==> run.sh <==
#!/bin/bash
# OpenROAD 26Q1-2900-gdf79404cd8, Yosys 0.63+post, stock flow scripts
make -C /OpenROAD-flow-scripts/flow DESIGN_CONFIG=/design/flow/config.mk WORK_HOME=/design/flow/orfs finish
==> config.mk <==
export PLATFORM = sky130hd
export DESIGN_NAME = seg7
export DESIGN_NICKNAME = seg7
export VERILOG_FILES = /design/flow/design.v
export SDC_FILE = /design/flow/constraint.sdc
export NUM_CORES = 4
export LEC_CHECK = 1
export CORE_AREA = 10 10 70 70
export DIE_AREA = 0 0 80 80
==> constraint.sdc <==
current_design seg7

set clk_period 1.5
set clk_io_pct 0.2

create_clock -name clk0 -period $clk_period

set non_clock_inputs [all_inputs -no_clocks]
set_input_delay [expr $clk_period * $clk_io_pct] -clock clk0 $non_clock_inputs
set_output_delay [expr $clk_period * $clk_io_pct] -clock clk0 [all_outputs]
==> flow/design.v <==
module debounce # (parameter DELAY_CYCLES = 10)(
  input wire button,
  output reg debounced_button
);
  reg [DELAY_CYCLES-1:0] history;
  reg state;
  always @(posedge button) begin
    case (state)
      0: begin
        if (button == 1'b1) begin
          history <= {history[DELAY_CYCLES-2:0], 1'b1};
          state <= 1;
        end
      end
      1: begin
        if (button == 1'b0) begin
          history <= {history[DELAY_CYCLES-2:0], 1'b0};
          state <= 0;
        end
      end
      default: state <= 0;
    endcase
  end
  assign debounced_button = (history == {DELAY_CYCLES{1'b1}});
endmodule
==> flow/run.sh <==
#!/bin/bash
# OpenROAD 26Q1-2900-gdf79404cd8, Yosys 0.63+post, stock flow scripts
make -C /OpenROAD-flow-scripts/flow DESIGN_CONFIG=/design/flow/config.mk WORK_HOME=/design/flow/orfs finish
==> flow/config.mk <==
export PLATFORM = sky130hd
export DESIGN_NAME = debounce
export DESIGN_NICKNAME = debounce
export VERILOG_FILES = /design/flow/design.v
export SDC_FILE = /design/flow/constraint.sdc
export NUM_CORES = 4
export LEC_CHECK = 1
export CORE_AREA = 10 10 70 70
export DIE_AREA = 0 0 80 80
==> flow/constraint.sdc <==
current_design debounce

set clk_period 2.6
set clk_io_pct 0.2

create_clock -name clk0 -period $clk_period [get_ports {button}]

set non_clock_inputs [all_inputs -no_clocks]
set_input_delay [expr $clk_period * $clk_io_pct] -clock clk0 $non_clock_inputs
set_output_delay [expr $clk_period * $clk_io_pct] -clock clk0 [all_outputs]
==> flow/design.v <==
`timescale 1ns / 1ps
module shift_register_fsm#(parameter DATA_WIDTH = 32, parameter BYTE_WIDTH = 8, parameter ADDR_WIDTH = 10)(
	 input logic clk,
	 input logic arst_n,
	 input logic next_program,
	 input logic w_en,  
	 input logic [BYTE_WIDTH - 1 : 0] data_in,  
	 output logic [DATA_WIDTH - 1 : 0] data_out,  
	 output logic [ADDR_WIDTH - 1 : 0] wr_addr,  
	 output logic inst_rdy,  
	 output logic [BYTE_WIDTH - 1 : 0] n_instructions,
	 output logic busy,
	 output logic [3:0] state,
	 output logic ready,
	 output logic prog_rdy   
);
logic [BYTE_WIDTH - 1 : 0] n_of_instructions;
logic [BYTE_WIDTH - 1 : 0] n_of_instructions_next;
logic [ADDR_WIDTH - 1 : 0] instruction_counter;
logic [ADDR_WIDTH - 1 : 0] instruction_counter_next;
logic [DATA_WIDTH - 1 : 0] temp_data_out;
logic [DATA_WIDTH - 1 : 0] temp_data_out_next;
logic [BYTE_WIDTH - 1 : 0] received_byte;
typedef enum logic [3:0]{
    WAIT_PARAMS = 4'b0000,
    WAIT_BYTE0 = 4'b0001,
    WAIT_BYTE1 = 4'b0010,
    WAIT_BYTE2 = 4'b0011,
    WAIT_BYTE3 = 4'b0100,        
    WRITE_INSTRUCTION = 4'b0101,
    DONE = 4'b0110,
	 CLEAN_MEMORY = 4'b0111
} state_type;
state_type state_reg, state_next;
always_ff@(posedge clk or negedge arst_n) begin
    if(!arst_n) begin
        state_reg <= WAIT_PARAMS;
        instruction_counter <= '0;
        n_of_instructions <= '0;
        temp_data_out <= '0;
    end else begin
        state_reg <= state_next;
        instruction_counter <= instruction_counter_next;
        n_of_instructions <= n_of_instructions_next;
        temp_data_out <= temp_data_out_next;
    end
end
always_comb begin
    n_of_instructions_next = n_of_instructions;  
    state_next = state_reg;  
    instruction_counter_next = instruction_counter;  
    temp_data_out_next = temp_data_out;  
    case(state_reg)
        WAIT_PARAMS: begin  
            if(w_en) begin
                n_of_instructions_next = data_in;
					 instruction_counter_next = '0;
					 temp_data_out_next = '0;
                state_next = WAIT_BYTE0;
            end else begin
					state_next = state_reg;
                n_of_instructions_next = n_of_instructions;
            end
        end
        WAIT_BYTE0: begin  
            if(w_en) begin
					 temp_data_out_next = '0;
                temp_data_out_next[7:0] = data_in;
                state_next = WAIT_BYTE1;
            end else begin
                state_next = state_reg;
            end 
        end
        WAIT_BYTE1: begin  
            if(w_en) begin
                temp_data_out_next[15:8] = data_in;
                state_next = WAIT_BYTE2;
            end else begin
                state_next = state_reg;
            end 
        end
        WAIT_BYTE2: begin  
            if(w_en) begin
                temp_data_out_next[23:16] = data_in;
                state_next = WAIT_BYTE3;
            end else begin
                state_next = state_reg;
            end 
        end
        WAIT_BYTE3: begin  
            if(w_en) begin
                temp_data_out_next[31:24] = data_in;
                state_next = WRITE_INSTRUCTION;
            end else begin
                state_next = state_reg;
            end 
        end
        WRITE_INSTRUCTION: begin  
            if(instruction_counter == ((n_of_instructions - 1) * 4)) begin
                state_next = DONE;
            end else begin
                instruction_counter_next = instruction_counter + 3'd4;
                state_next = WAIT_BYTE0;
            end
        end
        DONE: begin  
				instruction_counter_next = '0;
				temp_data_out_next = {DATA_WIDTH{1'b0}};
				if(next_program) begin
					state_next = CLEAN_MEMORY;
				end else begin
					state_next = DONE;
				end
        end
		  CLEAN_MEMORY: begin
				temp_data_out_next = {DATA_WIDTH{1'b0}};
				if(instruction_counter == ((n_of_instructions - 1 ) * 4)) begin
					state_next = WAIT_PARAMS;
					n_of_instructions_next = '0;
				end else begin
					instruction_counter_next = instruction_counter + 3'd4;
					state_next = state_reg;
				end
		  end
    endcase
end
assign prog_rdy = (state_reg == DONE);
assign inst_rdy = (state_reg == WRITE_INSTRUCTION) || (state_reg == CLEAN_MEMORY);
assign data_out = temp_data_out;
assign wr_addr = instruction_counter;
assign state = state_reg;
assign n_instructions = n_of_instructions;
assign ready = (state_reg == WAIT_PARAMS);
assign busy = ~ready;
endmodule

────────────────────────────────────────

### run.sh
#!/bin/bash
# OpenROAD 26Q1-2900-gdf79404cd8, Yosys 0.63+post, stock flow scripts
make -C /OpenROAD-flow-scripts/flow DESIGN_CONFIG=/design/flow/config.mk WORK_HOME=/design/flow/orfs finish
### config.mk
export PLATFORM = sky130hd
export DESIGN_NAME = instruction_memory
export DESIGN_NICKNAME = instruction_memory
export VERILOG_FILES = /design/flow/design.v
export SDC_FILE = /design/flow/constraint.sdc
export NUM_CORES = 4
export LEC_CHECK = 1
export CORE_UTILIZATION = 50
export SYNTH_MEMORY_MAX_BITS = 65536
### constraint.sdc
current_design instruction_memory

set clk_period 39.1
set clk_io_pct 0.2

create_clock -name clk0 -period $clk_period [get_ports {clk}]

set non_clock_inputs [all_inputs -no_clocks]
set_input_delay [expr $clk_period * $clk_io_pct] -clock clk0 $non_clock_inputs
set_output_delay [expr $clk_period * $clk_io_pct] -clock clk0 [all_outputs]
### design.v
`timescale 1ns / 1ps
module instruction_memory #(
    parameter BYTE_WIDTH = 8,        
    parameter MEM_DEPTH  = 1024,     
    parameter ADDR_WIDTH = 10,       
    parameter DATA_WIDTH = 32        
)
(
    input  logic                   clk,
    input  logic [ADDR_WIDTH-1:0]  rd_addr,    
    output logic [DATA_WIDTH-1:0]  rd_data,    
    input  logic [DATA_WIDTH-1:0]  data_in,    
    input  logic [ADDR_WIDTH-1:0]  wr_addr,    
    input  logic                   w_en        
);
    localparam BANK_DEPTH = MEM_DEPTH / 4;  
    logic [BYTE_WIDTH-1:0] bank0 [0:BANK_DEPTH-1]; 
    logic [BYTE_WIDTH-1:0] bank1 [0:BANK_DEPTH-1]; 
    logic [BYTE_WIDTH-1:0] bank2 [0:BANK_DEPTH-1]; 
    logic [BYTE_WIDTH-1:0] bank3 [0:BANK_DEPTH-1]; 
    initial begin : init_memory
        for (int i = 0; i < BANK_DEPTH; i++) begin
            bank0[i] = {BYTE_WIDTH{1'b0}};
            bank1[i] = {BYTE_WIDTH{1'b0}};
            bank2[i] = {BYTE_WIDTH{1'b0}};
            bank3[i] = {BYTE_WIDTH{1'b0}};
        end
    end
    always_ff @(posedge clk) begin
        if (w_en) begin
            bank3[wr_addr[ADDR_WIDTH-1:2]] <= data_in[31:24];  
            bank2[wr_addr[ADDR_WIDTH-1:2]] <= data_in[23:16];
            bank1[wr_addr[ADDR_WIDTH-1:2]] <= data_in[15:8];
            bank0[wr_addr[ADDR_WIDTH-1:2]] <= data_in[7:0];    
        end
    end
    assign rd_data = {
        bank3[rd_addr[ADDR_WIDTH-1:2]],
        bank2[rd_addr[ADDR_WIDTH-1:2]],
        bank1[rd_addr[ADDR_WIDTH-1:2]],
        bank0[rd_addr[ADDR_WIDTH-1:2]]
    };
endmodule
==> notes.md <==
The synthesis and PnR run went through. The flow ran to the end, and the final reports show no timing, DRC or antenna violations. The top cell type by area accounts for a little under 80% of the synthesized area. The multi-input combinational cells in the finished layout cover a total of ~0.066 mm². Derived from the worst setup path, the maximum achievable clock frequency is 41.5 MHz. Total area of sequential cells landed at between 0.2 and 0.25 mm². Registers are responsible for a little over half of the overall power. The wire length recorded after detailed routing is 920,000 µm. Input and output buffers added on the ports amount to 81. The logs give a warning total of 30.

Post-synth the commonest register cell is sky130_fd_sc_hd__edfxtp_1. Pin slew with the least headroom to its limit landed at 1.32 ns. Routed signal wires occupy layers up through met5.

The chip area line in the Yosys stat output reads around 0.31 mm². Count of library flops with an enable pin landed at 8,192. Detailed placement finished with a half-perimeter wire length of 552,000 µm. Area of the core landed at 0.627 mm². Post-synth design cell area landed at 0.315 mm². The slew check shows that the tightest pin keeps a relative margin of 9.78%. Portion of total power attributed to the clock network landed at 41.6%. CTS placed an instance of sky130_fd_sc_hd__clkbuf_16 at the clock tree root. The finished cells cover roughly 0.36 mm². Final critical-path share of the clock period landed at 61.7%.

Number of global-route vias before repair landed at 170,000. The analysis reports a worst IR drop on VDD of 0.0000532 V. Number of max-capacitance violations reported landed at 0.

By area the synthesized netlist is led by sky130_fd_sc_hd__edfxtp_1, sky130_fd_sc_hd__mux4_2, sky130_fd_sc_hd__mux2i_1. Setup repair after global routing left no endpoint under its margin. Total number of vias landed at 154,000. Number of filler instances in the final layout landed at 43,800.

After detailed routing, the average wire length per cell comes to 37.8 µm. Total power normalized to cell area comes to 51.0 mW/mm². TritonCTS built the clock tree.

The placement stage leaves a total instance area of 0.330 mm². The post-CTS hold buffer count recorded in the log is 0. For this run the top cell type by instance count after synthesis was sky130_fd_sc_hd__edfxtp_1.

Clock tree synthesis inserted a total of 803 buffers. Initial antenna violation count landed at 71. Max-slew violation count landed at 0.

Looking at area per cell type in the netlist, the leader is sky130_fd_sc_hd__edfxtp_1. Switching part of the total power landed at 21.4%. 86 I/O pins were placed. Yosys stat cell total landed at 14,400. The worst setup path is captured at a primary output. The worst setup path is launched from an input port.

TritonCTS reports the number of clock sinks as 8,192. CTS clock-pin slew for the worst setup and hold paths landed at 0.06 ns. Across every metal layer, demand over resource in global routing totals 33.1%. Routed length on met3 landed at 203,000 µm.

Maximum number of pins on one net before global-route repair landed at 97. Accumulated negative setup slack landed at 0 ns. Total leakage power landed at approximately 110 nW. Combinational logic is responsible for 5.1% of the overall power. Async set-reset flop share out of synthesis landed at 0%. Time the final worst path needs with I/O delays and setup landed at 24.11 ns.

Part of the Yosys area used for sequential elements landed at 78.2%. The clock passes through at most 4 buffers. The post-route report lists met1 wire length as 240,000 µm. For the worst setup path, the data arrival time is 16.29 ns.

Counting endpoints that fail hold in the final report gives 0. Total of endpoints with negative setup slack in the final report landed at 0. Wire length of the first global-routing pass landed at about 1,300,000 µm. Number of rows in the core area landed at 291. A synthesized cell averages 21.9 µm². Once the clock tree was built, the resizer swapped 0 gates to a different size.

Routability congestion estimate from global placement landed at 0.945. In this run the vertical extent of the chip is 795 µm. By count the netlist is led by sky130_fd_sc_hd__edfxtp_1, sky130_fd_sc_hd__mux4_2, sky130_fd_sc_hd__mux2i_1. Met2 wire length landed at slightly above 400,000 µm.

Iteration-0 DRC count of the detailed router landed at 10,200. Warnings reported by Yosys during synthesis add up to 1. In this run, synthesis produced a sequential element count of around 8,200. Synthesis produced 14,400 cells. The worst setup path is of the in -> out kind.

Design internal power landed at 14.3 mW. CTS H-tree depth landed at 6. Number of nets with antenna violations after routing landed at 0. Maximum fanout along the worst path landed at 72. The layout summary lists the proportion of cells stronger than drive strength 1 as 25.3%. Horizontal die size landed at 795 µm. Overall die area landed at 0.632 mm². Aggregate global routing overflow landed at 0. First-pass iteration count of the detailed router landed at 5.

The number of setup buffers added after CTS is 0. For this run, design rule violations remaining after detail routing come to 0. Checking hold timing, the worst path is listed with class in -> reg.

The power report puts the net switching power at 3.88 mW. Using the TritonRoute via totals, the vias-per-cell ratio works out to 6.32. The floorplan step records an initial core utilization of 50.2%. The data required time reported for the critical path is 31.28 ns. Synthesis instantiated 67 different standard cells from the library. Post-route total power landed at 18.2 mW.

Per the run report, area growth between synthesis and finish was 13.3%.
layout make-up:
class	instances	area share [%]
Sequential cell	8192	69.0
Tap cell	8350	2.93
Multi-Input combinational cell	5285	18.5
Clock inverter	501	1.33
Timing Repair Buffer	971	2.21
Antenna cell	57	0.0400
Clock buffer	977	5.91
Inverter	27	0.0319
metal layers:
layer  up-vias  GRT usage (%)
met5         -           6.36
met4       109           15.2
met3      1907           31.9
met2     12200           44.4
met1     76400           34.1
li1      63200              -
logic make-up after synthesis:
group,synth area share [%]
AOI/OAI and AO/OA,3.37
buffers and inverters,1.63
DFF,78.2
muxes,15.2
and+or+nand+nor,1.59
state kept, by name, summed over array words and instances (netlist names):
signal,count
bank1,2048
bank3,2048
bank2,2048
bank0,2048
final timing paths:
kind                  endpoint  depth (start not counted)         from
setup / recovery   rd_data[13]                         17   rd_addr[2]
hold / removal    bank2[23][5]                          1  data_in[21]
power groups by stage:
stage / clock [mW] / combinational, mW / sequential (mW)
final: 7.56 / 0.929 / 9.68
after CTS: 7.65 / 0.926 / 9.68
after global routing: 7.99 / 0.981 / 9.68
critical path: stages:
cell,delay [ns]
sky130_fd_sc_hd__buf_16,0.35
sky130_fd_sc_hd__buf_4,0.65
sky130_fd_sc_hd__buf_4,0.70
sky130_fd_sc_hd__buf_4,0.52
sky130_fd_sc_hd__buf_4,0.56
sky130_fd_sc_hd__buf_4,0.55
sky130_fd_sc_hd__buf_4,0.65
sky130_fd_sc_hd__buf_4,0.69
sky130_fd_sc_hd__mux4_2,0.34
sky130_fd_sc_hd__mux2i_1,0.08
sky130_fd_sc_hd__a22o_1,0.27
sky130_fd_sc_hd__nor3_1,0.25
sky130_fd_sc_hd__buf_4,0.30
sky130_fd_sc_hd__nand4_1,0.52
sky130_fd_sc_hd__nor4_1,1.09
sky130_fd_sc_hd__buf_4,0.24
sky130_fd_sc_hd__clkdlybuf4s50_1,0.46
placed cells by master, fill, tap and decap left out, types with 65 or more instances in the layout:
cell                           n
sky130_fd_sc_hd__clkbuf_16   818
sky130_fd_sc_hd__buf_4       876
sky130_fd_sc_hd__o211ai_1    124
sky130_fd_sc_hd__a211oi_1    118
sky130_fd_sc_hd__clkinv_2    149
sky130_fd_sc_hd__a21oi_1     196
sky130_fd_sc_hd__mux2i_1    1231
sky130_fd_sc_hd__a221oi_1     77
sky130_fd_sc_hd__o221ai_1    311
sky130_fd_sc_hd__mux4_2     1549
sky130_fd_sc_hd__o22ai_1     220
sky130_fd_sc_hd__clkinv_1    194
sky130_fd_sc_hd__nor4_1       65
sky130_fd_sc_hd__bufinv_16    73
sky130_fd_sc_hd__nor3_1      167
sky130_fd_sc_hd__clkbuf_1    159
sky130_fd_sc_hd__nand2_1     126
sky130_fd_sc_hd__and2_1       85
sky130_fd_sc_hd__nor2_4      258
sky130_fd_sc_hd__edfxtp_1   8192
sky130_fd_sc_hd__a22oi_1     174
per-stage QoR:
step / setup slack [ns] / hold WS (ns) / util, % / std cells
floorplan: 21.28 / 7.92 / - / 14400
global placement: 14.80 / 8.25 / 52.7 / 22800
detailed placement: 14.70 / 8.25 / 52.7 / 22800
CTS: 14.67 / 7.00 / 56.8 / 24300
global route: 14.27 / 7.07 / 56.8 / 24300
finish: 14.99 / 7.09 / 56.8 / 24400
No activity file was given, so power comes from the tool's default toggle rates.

────────────────────────────────────────

What you need to do:
Search the data for "vias". Copy every matching line.

Reply to the exercise:
Number of global-route vias before repair landed at 170,000. The analysis reports a worst IR drop on VDD of 0.0000532 V. Number of max-capacitance violations reported landed at 0.
By area the synthesized netlist is led by sky130_fd_sc_hd__edfxtp_1, sky130_fd_sc_hd__mux4_2, sky130_fd_sc_hd__mux2i_1. Setup repair after global routing left no endpoint under its margin. Total number of vias landed at 154,000. Number of filler instances in the final layout landed at 43,800.
The power report puts the net switching power at 3.88 mW. Using the TritonRoute via totals, the vias-per-cell ratio works out to 6.32. The floorplan step records an initial core utilization of 50.2%. The data required time reported for the critical path is 31.28 ns. Synthesis instantiated 67 different standard cells from the library. Post-route total power landed at 18.2 mW.
layer  up-vias  GRT usage (%)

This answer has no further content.